Primary industry sectors are welcoming a new fund for drought recovery, announced in early-May, but some say prevention is better than cure. And as such, more needs to be done to solve the overall problem of more dry weather affecting farmers in future.
The $500,000 fund has been set up by government to help farmers and growers prepare their businesses to recover from drought as the economy gets moving again, says Agriculture Minister Damien O’Connor.
The fund will provide advisory services that usually cost $5000 to equip rural businesses with professional and technical advice to help them recover from and better prepare for future drought. “As we rebuild the economy following the effects of a global pandemic, we have an opportunity to build back better than before and factor in resilience for our productive primary sector,” says Damien.
Beef + Lamb NZ say the fund is appreciated – and while DairyNZ agrees, it believes a coherent and coordinated national water storage strategy is what’s really needed.
IrrigationNZ says any support is good “but, this [fund] is simply putting a plaster on the wound” – and that the Government has missed an opportunity for water investment to aid the Covid-19 recovery in its 2020 Budget.
Reacting to Budget 2020, Hort NZ says it also wants to see government invest in infrastructure projects like water storage that are important at a regional level “and will assist those communities”.
IrrigationNZ chief executive Elizabeth Soal says strategic water storage in key regions could aid a post-Covid-19 recovery which focuses on protecting jobs, creating new ones, achieving positive environmental outcomes, and contributing to climate change targets.

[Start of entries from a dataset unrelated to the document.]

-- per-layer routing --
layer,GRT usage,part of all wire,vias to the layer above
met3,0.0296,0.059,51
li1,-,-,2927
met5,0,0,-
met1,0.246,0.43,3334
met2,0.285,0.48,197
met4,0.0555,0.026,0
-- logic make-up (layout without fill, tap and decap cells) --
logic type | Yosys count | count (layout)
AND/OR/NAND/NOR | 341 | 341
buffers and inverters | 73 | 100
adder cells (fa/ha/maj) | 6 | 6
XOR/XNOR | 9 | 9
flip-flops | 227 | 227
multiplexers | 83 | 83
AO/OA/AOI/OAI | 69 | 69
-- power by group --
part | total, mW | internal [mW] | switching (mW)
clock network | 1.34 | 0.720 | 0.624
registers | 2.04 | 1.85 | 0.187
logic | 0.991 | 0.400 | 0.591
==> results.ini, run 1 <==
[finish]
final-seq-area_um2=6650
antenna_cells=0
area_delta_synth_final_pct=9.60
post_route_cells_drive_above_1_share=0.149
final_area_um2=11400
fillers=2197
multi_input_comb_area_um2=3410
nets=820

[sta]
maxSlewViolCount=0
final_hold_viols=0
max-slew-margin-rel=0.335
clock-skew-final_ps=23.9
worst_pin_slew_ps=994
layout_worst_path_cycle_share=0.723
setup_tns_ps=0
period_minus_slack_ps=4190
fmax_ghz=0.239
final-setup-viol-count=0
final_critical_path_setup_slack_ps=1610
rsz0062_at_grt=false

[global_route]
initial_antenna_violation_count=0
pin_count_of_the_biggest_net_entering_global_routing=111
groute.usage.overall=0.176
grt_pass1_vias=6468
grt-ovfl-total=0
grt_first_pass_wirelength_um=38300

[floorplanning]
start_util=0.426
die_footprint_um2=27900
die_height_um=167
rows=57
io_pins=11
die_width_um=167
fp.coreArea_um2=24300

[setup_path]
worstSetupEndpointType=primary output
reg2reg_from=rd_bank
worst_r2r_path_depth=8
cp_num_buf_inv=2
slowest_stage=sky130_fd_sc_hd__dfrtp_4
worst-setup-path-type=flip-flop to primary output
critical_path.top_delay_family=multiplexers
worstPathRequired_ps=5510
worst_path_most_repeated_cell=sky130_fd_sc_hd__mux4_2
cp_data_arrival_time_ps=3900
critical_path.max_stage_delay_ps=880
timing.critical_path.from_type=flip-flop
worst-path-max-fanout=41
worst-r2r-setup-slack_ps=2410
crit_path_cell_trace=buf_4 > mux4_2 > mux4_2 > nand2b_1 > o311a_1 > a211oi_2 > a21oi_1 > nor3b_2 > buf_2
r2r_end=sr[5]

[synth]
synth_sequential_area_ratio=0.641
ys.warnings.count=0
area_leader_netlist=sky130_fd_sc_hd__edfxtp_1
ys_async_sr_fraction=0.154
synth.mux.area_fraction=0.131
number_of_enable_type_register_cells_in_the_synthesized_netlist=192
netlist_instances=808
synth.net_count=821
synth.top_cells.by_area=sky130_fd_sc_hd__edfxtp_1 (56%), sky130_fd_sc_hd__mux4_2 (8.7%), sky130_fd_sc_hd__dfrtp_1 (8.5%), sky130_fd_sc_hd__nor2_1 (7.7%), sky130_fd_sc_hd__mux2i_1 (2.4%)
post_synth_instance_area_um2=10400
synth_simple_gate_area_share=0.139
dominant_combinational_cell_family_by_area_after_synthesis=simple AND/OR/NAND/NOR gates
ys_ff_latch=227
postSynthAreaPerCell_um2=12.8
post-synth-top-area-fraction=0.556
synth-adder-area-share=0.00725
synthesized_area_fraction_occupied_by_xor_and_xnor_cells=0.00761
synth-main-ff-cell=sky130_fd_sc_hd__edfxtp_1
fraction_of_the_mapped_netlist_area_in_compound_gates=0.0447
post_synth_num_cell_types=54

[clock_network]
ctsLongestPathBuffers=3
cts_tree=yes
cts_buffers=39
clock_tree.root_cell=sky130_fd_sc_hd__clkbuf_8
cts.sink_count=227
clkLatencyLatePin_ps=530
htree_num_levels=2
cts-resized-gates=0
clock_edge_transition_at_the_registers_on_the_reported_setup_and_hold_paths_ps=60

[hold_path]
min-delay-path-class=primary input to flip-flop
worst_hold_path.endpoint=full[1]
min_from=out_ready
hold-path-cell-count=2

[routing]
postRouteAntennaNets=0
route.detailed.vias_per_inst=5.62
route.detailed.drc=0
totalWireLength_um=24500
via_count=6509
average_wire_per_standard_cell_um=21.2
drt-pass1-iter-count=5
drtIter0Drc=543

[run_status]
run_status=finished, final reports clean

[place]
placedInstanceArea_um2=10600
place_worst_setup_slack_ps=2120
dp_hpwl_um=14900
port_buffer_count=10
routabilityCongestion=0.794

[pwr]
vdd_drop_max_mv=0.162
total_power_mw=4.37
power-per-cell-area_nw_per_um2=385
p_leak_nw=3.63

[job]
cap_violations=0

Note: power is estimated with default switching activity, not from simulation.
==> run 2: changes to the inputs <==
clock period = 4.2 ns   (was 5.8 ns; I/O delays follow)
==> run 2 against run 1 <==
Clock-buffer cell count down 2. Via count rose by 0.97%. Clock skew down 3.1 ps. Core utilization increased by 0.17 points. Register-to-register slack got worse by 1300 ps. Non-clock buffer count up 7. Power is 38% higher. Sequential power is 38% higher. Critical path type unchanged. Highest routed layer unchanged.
<file path="config.mk">
export PLATFORM = sky130hd
export DESIGN_NAME = la_gpio_host
export DESIGN_NICKNAME = d
export VERILOG_FILES = /design/src/rtl/la_gpio_pkg.sv /design/src/rtl/la_gpio_host_req.sv /design/src/rtl/la_gpio_host.sv
export SDC_FILE = /design/constraint.sdc
export NUM_CORES = 1
export LEC_CHECK = 0
export CORE_AREA = 3 3 289 291
export CTS_CLUSTER_DIAMETER = 30
export DETAILED_ROUTE_END_ITERATION = 10
export DIE_AREA = 0 0 292 294
export PLACE_DENSITY_LB_ADDON = 0.05
export REMOVE_ABC_BUFFERS = 1
export SLEW_MARGIN = 20
export SYNTH_ARGS = -nofsm -noshare
export SYNTH_HDL_FRONTEND = slang
export SYNTH_HIERARCHICAL = 1
export SYNTH_SLANG_ARGS = --single-unit
</file>
<file path="constraint.sdc">
create_clock -name clk -period 7 [get_ports clk]
set_input_delay 1.4 -clock clk [delete_from_list [all_inputs] [get_ports clk]]
set_output_delay 1.4 -clock clk [all_outputs]
set_load 0.05 [all_outputs]
</file>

“We don’t have enough reliable water storage to support both rural and urban communities during times of drought – as a country, we should be creating an overarching water strategy to futureproof us in these situations,” says Elizabeth. “Budget 2020 has missed the opportunity for water storage to be part of the solution.”
Lack of rain this year has had detrimental impacts on many regions, including environmental and the health of wellbeing of communities – but Waikato and Hawke’s Bay are some of the hardest hit.
IrrigationNZ board member Ivan Knauf, a Hawke’s Bay farmer, says they’re simply running out of water. “Stock feed is limited, and the lockdown made it difficult to move stock, farmers are already struggling with financial pressure and this doesn’t make any impact in solving the overall issue,” says Ivan.
“In the 20 years I’ve been here it’s the driest I’ve ever seen it. If this is climate change, we need better strategies and policies to provide support during these times, because it’s happening here this year and it will probably happen in another region next year.”
Elizabeth says water storage is not only about sustaining agriculture we already have – “it can unlock opportunities such as land-use change, topping up low river flows and developing underdeveloped land”.
DairyNZ general manager farm performance Sharon Morrell says this year’s drought has affected thousands of farmers “and this fund may not extend as far as it is needed”.
DairyNZ says the drought again highlights the urgent need for greater investment in water storage in key regions where dry conditions often has a big impact on farms. “Water storage is essential to giving farmers access to water, when and where farmers need it, in times of drought,” says Sharon.
“It’s promising to see the Government starting to move in this direction with water storage schemes recently announced for both Northland and Hawke’s Bay – but what is really needed is a coherent and coordinated national water storage strategy. In the face of a changing climate, investing in water storage will help build more resilient rural communities.”
Meanwhile, B+LNZ says the fund is a welcome initiative as the sector deals with the ongoing impacts from both the drought and Covid-19. “With first the severe drought and then the disruptions caused by Covid-19, farmers have been dealing with two hugely challenging situations over the last six months and this new pilot fund is welcome news for the sector,” says B+LNZ’s CEO Sam McIvor.
“We’re especially glad to see Minister O’Connor and MPI picked up on the suggestion from B+NZ’s Mark Harris, to have feed coordinators in place to ensure farmers who are in need of feed due to drought or having to hold more stock on farm due to Covid-19 are assisted to access feed.”
Damien says this year the Government has invested $17 million to help drought-stricken regions recover from what many are saying is the worst drought in living memory. “Although there has been a bit of rain relief recently, it takes steady rain at the right time to get grass growing again. The flow-on effects of water shortages and low feed availability take a long time to fully recover from and some farmers will be dealing with the effects of this drought for a year or more.
“We know that, with climate change, we can expect more acute weather events so it’s important we help farmers and growers get their businesses ready for future drought.
“Key to recovery is making good decisions, based on sound advice. The purpose of this new fund is to ensure our farmers and growers can tap into this advice. It will address the longer-term issues but there are also ongoing, acute issues that need to be addressed with urgency...so two feed coordinators are in place, to make sure available feed gets from where it is to where it’s most needed.”